The above code snippet places random points on a sphere with radius 10 units. The number of points are calculated according to a parameter Ap from [1]. As we discussed in the previous article, Ap is the projected area for 1000 lipid bilayer sheet(500 on each leaflet). So for a sphere of radius 10, the surface area will be 4 * pi * 10^2 and corresponding number of lipids on a sphere of radius 10 should be n=round((500/Ap)*4*pi*r^2). These points will be the heads of the outer leaflet. Now it is easy to extend tail atoms for respective outerheads. Similarly this procedure is repeated for inner leaflet heads and corresponding tails too. Finally you write the data to a XYZ file. The whole code is available here:

Now we can convert it to a PDB(protein data bank) file for convenience. You can do it as below using tcl scripting in VMD:

mol new
# load xyz file
set sel [atomselect 0 all]
#select all atoms
$sel writepdb vesicle_rad10_apl1.8.pdb
#write pdb file

The below MATLAB script reds the PDB file and renumbers the resid numbers properly. Resid numbers are numbers which specify each individual lipid in this example:

A=reshape(A,[len*3 1]);
A = num2cell(A);
[pdb.Model.Atom.resSeq] = A{:};

That was all about coordinate information and saving it properly in a PDB file.

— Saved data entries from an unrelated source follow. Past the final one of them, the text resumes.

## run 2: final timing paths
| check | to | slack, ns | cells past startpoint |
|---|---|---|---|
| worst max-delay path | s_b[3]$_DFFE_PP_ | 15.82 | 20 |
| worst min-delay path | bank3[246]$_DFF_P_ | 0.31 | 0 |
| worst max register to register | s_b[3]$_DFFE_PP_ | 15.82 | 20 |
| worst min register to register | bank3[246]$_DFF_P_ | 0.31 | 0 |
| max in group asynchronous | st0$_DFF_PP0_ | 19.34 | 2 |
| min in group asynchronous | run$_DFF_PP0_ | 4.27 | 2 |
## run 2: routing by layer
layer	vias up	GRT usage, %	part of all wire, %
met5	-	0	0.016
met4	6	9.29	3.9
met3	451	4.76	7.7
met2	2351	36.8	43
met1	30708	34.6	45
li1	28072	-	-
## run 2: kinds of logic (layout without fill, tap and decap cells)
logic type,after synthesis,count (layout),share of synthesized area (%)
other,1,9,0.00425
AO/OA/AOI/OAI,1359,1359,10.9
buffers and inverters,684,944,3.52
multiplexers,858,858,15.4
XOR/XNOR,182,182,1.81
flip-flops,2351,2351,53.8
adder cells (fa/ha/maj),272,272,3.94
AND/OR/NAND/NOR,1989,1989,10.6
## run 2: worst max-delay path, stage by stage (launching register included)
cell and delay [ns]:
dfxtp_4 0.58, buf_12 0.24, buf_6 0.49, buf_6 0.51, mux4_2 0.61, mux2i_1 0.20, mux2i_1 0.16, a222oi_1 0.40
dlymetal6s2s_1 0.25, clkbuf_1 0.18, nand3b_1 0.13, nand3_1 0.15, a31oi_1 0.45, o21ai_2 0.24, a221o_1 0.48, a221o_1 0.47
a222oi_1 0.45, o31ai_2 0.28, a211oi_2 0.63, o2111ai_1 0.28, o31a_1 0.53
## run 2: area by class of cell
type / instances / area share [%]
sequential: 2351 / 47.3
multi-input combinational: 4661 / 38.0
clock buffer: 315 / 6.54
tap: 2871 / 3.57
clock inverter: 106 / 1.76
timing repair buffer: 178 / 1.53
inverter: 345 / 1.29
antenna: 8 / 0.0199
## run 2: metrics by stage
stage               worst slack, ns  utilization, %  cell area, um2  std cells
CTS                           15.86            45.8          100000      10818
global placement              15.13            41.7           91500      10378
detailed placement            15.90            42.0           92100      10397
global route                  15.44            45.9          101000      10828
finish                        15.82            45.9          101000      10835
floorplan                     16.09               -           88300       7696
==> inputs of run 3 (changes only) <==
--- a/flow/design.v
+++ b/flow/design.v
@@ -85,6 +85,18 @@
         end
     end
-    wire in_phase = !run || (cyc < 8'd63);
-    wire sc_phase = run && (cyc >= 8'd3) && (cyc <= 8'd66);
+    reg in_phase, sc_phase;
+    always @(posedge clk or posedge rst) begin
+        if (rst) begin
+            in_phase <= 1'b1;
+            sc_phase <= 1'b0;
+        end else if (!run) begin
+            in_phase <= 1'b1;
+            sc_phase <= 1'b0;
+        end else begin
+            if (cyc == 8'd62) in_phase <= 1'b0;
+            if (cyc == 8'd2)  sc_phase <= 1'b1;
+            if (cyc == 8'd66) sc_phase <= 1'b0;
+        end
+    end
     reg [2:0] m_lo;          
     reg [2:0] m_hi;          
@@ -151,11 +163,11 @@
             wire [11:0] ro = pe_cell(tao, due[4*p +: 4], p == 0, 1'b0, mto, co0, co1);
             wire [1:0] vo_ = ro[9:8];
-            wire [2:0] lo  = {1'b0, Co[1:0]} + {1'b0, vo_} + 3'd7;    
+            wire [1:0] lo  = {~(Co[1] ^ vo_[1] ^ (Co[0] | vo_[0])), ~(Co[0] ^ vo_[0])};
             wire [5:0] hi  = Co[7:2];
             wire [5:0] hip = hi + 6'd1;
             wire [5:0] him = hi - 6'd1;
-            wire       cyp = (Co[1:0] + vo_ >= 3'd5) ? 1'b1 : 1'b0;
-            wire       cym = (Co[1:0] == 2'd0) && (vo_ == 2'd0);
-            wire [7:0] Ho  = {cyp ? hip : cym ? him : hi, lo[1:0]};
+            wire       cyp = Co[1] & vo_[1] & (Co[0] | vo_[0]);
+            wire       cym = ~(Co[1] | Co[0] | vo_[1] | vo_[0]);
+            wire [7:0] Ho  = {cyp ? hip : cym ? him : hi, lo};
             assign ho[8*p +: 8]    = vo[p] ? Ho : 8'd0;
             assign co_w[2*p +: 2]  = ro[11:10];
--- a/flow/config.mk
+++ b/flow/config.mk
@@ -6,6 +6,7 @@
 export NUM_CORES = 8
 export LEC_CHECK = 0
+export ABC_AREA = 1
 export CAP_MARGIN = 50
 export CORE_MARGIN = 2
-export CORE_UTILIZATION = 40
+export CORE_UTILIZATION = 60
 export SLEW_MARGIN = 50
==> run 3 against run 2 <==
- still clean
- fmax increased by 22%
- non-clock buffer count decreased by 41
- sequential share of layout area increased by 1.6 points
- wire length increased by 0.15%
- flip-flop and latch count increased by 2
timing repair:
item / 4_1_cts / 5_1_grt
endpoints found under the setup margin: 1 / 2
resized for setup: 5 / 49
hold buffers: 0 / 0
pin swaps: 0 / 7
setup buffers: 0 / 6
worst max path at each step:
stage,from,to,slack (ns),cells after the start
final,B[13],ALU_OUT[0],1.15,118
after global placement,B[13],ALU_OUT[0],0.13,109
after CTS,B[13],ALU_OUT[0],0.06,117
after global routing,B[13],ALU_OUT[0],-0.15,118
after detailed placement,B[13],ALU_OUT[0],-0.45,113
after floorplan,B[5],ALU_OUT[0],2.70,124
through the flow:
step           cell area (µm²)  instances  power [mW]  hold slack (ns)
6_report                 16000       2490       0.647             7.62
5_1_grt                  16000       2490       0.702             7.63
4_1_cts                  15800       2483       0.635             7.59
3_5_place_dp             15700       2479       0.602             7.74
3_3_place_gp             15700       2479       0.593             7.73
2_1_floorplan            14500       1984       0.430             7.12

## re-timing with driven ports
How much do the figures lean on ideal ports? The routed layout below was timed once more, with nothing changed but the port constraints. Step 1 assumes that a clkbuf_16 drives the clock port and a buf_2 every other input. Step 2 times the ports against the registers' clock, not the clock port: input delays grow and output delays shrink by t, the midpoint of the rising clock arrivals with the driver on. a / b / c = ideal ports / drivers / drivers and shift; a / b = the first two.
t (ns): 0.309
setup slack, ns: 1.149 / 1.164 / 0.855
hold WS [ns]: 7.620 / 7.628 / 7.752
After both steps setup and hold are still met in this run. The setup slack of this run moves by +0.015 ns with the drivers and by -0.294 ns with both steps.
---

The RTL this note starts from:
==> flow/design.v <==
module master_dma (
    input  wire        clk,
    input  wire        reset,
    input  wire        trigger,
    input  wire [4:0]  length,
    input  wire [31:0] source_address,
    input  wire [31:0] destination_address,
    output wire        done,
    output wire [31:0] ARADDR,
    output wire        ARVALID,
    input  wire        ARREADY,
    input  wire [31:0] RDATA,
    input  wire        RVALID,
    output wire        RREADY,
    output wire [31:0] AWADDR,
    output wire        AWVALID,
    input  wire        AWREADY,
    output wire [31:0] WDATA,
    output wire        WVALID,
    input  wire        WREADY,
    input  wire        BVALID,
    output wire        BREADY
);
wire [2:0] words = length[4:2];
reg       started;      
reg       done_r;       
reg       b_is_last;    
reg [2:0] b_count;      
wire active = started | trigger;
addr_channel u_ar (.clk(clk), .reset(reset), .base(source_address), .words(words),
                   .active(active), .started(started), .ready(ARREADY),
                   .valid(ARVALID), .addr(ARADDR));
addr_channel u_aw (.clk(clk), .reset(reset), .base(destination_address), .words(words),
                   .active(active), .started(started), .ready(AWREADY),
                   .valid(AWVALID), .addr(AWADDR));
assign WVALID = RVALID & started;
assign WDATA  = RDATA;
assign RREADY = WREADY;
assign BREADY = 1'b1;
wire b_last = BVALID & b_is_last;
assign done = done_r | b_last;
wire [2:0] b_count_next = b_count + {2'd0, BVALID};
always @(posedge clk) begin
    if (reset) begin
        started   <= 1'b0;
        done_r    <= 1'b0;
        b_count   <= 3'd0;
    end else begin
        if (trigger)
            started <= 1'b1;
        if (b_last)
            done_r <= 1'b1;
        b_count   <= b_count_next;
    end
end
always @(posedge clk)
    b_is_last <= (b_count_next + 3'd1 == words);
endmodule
From an optimization exercise on the open Yosys and OpenROAD flow, aimed at small area, a short achievable clock period and few clock cycles; shortcuts taken in it are not production practice.
In this exercise RTL edits were held to simulation tests only and were not proved equivalent to the original.
Power and IR drop assume default switching activity.

==> design/flow/design.v <==
`timescale 1ns / 1ps
module MUL_DIV(
	input clk,
	input reset,
	input [31:0] SrcA,
	input [31:0] SrcB,
	input [2:0] Mul_Div_ctr,
	input Start,
	input EI_HILO_ctr,
	input ExcReq_E,
	output reg Busy,
	output reg [31:0] HI,
	output reg [31:0] LO
	);
	reg [31:0] M;        
	reg [4:0]  cnt;      
	reg        is_div;   
	reg        sgn;      
	reg        first;    
	reg        fix;      
	reg        negq, negr;
	reg        bm1;      
	function [4:0] clz32;
		input [31:0] x;
		reg [15:0] y16; reg [7:0] y8; reg [3:0] y4; reg [1:0] y2;
		reg z16, z8, z4, z2, z1;
		begin
			z16 = ~|x[31:16];  y16 = z16 ? x[15:0]  : x[31:16];
			z8  = ~|y16[15:8]; y8  = z8  ? y16[7:0] : y16[15:8];
			z4  = ~|y8[7:4];   y4  = z4  ? y8[3:0]  : y8[7:4];
			z2  = ~|y4[3:2];   y2  = z2  ? y4[1:0]  : y4[3:2];
			z1  = ~y2[1];
			clz32 = {z16, z8, z4, z2, z1};
		end
	endfunction
	function [31:0] cneg;
		input [31:0] x;
		input n;
		integer i;
		reg c;
		begin
			c = 1'b0;
			for (i = 0; i < 32; i = i + 1) begin
				cneg[i] = x[i] ^ (n & c);
				c = c | x[i];
			end
		end
	endfunction
	wire ok    = ~EI_HILO_ctr & ~ExcReq_E;
	wire capHI = ~Busy & ok & (Start | Mul_Div_ctr[0]);    
	wire capLO = ~Busy & ok & (Start | Mul_Div_ctr[1]);    
	wire last  = (cnt == 5'd0);
	wire [39:0] mt;
	wire [31:0] acc = first ? 32'b0 : HI;
	mul_step u_mul(.acc(acc), .hx(acc[31]), .m(M), .mx(sgn & M[31]),
	               .b(LO[7:0]), .bm1(bm1), .ext(~sgn & last & LO[7]), .t(mt));
	wire        sa  = sgn & HI[31];
	wire        sb  = sgn & M[31];
	wire [31:0] n1  = cneg(HI, first ? sa : negr);
	wire [31:0] n2  = cneg(first ? M : LO, first ? sb : negq);
	wire [4:0]  za = clz32(n1);
	wire [4:0]  zb = clz32(n2);
	wire        bzero = ~|M;
	wire [5:0]  nd = {1'b0, zb} - {1'b0, za};    
	wire        qzero = nd[5];                   
	wire [32:0] d1 = {1'b0, M} << {cnt[3:0], 1'b1};
	wire [31:0] d2 = d1[32:1];
	wire [33:0] c1, c3;
	wire [32:0] c2;
	wire [32:0] s1;
	wire [31:0] s2, s3;
	assign c1[0] = 1'b1;
	assign c2[0] = 1'b1;
	assign c3[0] = 1'b1;
	genvar gi;
	generate for (gi = 0; gi < 33; gi = gi + 1) begin : g_s1
		wire a = (gi < 32) ? HI[gi] : 1'b0;
		wire b = ~d1[gi];
		assign s1[gi]   = a ^ b ^ c1[gi];
		assign c1[gi+1] = (a & b) | (a & c1[gi]) | (b & c1[gi]);
	end endgenerate
	generate for (gi = 0; gi < 32; gi = gi + 1) begin : g_s23
		wire b = ~d2[gi];
		assign s2[gi]   = HI[gi] ^ b ^ c2[gi];
		assign c2[gi+1] = (HI[gi] & b) | (HI[gi] & c2[gi]) | (b & c2[gi]);
		assign s3[gi]   = s1[gi] ^ b ^ c3[gi];
		assign c3[gi+1] = (s1[gi] & b) | (s1[gi] & c3[gi]) | (b & c3[gi]);
	end endgenerate
	wire        q1 = c1[33];
	wire        q2 = q1 ? c3[32] : c2[32];
	wire [31:0] r2 = q1 ? (q2 ? s3 : s1[31:0]) : (q2 ? s2 : HI);
	always @(posedge clk) begin
		if (!Busy) begin
			M      <= SrcB;
			is_div <= Mul_Div_ctr[2] & (Mul_Div_ctr[1] | Mul_Div_ctr[0]);
			sgn    <= Mul_Div_ctr[2] & ~Mul_Div_ctr[0];
			first  <= 1'b1;
			fix    <= 1'b0;
			cnt    <= 5'd3;
			bm1    <= 1'b0;
		end else if (!is_div) begin
			first  <= 1'b0;
			bm1    <= LO[7];
			cnt    <= cnt - 5'd1;
		end else if (first) begin
			first  <= 1'b0;
			negq   <= sa ^ sb;
			negr   <= sa;
			M      <= n2;
			cnt    <= {1'b0, nd[4:1]};
		end else if (!fix) begin
			cnt    <= cnt - 5'd1;
			if (last) fix <= 1'b1;
		end
	end
	always @(posedge clk) begin
		if (reset) begin
			Busy <= 1'b0;
		end else if (!Busy) begin
			Busy <= Start & ok;
		end else if (!is_div) begin
			if (last) Busy <= 1'b0;
		end else if (first) begin
			if (bzero | qzero) Busy <= 1'b0;
		end else if (fix | (last & ~(negq | negr))) begin
			Busy <= 1'b0;
		end
	end
	always @(posedge clk) begin
		if (reset) begin
			HI <= 32'b0;
		end else if (!Busy) begin
			if (capHI) HI <= SrcA;
		end else if (!is_div) begin
			HI <= mt[39:8];
		end else if (first) begin
			if (!(bzero | qzero)) HI <= n1;
		end else if (fix) begin
			HI <= n1;
		end else begin
			HI <= r2;
		end
	end
	always @(posedge clk) begin
		if (reset) begin
			LO <= 32'b0;
		end else if (!Busy) begin
			if (capLO) LO <= SrcA;
		end else if (!is_div) begin
			LO <= {mt[7:0], LO[31:8]};
		end else if (first) begin
			LO <= {32{bzero}};
		end else if (fix) begin
			LO <= n2;
		end else begin
			LO <= {LO[29:0], q1, q2};
		end
	end
endmodule
This design comes from an exercise in tuning for small area, a short achievable clock period and few clock cycles per item on the open sky130 flow, not from production work. Only simulation tests tie the RTL to the original design; equivalence was not proved. Power is estimated from default activity; no workload was simulated.

==> amber: inputs <==
## multiplier
module multiplier(
	input logic clk,
	input logic rst,
	input logic start_flag,
	input logic[15:0] a,
	input logic[15:0] b,
	output logic[31:0] result,
	output logic status
	);
	logic two2;
	logic y5;
	logic y7;
	logic y9;
	logic y11;
	logic y13;
	logic y15;
	logic y17;
	logic y19;
	logic y21;
	logic y23;
	logic y25;
	logic y27;
	logic y29;
	logic y31;
	logic y33;
	logic y35;
	logic pp37;
	logic pp39;
	logic pp41;
	logic pp43;
	logic pp45;
	logic pp47;
	logic pp49;
	logic pp51;
	logic pp53;
	logic pp55;
	logic pp57;
	logic pp59;
	logic pp61;
	logic pp63;
	logic pp65;
	logic pp67;
	logic pp69;
	logic one71;
	logic two72;
	logic cb73;
	logic y77;
	logic y79;
	logic y81;
	logic y83;
	logic y85;
	logic y87;
	logic y89;
	logic y91;
	logic y93;
	logic y95;
	logic y97;
	logic y99;
	logic y101;
	logic y103;
	logic y105;
	logic y107;
	logic pp109;
	logic pp111;
	logic pp113;
	logic pp115;
	logic pp117;
	logic pp119;
	logic pp121;
	logic pp123;
	logic pp125;
	logic pp127;
	logic pp129;
	logic pp131;
	logic pp133;
	logic pp135;
	logic pp137;
	logic pp139;
	logic pp141;
	logic one143;
	logic two144;
	logic cb145;
	logic y149;
	logic y151;
	logic y153;
	logic y155;
	logic y157;
	logic y159;
	logic y161;
	logic y163;
	logic y165;
	logic y167;
	logic y169;
	logic y171;
	logic y173;
	logic y175;
	logic y177;
	logic y179;
	logic pp181;
	logic pp183;
	logic pp185;
	logic pp187;
	logic pp189;
	logic pp191;
	logic pp193;
	logic pp195;
	logic pp197;
	logic pp199;
	logic pp201;
	logic pp203;
	logic pp205;
	logic pp207;
	logic pp209;
	logic pp211;
	logic pp213;
	logic one215;
	logic two216;
	logic cb217;
	logic y221;
	logic y223;
	logic y225;
	logic y227;
	logic y229;
	logic y231;
	logic y233;
	logic y235;
	logic y237;
	logic y239;
	logic y241;
	logic y243;
	logic y245;
	logic y247;
	logic y249;
	logic y251;
	logic pp253;
	logic pp255;
	logic pp257;
	logic pp259;
	logic pp261;
	logic pp263;
	logic pp265;
	logic pp267;
	logic pp269;
	logic pp271;
	logic pp273;
	logic pp275;
	logic pp277;
	logic pp279;
	logic pp281;
	logic pp283;
	logic pp285;
	logic one287;
	logic two288;
	logic cb289;
	logic y293;
	logic y295;
	logic y297;
	logic y299;
	logic y301;
	logic y303;
	logic y305;
	logic y307;
	logic y309;
	logic y311;
	logic y313;
  ...
Settings: LEC_CHECK=0, CAP_MARGIN=20, CORE_MARGIN=2, CORE_UTILIZATION=70, GPL_TIMING_DRIVEN=1, SETUP_SLACK_MARGIN=0.4, SLEW_MARGIN=20, SYNTH_HIERARCHICAL=1; clock period 4.0 ns.
standard.sh (not shown) runs the stock make flow with config.mk's settings and CLKGATE_MAP_FILE= SYNTH_SCRIPT=/design/flow/synth_recipe.tcl, a recipe that flattens the netlist after the stock synthesis.
==> flow/flow/run.sh <==
#!/bin/bash
set -euo pipefail
cd "$(dirname "$0")/.."
export BUFFER_PORTS_ARGS="-buffer_cell sky130_fd_sc_hd__buf_1"
bash standard.sh > make.log 2>&1
==> inputs of cedar, as changes to amber <==
==> flow/flow/run.sh (replaced) <==
#!/bin/bash
set -euo pipefail
cd "$(dirname "$0")/.."
export BUFFER_PORTS_ARGS="-buffer_cell sky130_fd_sc_hd__buf_2"
bash standard.sh > make.log 2>&1
--- a/flow/config.mk
+++ b/flow/config.mk
@@ -10,2 +10,3 @@
 export CORE_UTILIZATION = 70
+export GPL_ROUTABILITY_DRIVEN = 0
 export GPL_TIMING_DRIVEN = 1
==> inputs of sierra, as changes to amber <==
==> flow/flow/run.sh (replaced) <==
#!/bin/bash
set -euo pipefail
cd "$(dirname "$0")/.."
export BUFFER_PORTS_ARGS="-buffer_cell sky130_fd_sc_hd__buf_2"
bash standard.sh > make.log 2>&1
--- a/flow/config.mk
+++ b/flow/config.mk
@@ -10,4 +10,6 @@
 export CORE_UTILIZATION = 70
+export CTS_BUF_LIST = sky130_fd_sc_hd__clkbuf_4 sky130_fd_sc_hd__clkbuf_8
+export CTS_CLUSTER_SIZE = 30
 export GPL_TIMING_DRIVEN = 1
-export SETUP_SLACK_MARGIN = 0.4
+export SETUP_SLACK_MARGIN = 0.3
 export SLEW_MARGIN = 20
==> inputs of maple, as changes to amber <==
==> flow/flow/run.sh (replaced) <==
#!/bin/bash
set -euo pipefail
cd "$(dirname "$0")/.."
export BUFFER_PORTS_ARGS="-buffer_cell sky130_fd_sc_hd__buf_2"
bash standard.sh > make.log 2>&1
==> summary.md <==
| Metric | Value |
|---|---|
| WHS | `0.194 ns` |
| Clock net power | `0.564 mW` |
| Met3 routed wirelength | `1.61 mm` |
| Routed wl met2 | `8.68 mm` |
| Fin util | `83.4%` |
| DRT met1 WL | `7.49 mm` |
| Max VDD drop | `0.000648 V` |
| Dpl cells | `842` |
| Power per Cell Area | `652 nW/um^2` |
| Status | `complete, no violations` |
# the run above: amber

Assigning a proper structure/topology file

The PDB file which we have is just a bunch of points(particles). We haven't specified connections between the particles. That means the bond information is missing and since they are 3 atom lipid molecules and their angle is significant in our experiments, we have to specify angles too. Here is where topotools coming handy. You can code it using the tcl interface in VMD. Below is the script:

mol addfile ./vesicle_resid_renumbered_rad10_apl1.8.pdb
package require topotools
package require pbctools

set sel1 [atomselect 0 "sqrt(x^2+y^2+z^2)>9.9"]
$sel1 set type H
#selecting atoms in the outersphere and naming it H
#outersphere is at a radius of 10
#H for head

set sel2 [atomselect 0 "(sqrt(x^2+y^2+z^2)>5.7) and (sqrt(x^2+y^2+z^2)<5.9)"]
$sel2 set type H

set sel3 [atomselect 0 "(sqrt(x^2+y^2+z^2)>8.9) and (sqrt(x^2+y^2+z^2)<9.1)"]
$sel3 set type T1

set sel4 [atomselect 0 "(sqrt(x^2+y^2+z^2)>6.7) and (sqrt(x^2+y^2+z^2)<6.9)"]
$sel4 set type T1

set sel5 [atomselect 0 "(sqrt(x^2+y^2+z^2)>7.7) and (sqrt(x^2+y^2+z^2)<8.1)"]
$sel5 set type T2

set sel6 [atomselect 0 "(sqrt(x^2+y^2+z^2)>7.9)"]
$sel6 set segname U 

set sel7 [atomselect 0 "(sqrt(x^2+y^2+z^2)<7.9)"]
$sel7 set segname L 

set blist {}
set natoms [molinfo top get numatoms]
for {set a 0; set b 1} {$b < $natoms} {set a [expr {$a + 3}]; set b [expr {$b + 3}]} {
  lappend blist [list $a $b H-T1]

set bblist {}
set natoms [molinfo top get numatoms]
for {set c 1; set d 2} {$d < $natoms} {set c [expr {$c + 3}]; set d [expr {$d + 3}]} {
  lappend bblist [list $c $d T1-T2]
set tlist [concat $blist $bblist]
topo setbondlist type $tlist

#The above loops
#specifying two kinds of bond info H-T1 and H-T2
#and then writes it to bond list

set anglelist {}
set natoms [molinfo top get numatoms]
for {set a 0; set b 1; set c 2} {$c < $natoms} {set a [expr {$a + 3}]; set b [expr {$b + 3}]; set c [expr {$c + 3}]} {
  lappend anglelist [list H-T1-T2 $a $b $c]
topo setanglelist $anglelist

#The above loop
#specifying H-T1-T2 angle info
#and then writes it to angle list

set sel [atomselect 0 all]
$sel set mass 1

pbc set {25 25 25} -all -molid top
pbc box -center origin
#setting box dimension with pbc tool

topo writelammpsdata
# Finally we write the information to a data file 
#which has the coordinates and topology/structure information

Coming up in the next articles

Until now we have seen the:

And the next articles will deal with:

  • Setting up custom potential via tabulated potential files in LAMMPS
  • Running our vesicle using different forcefields and playing with it.

So that's for today.

Link to all codes

All codes available in my github repository here.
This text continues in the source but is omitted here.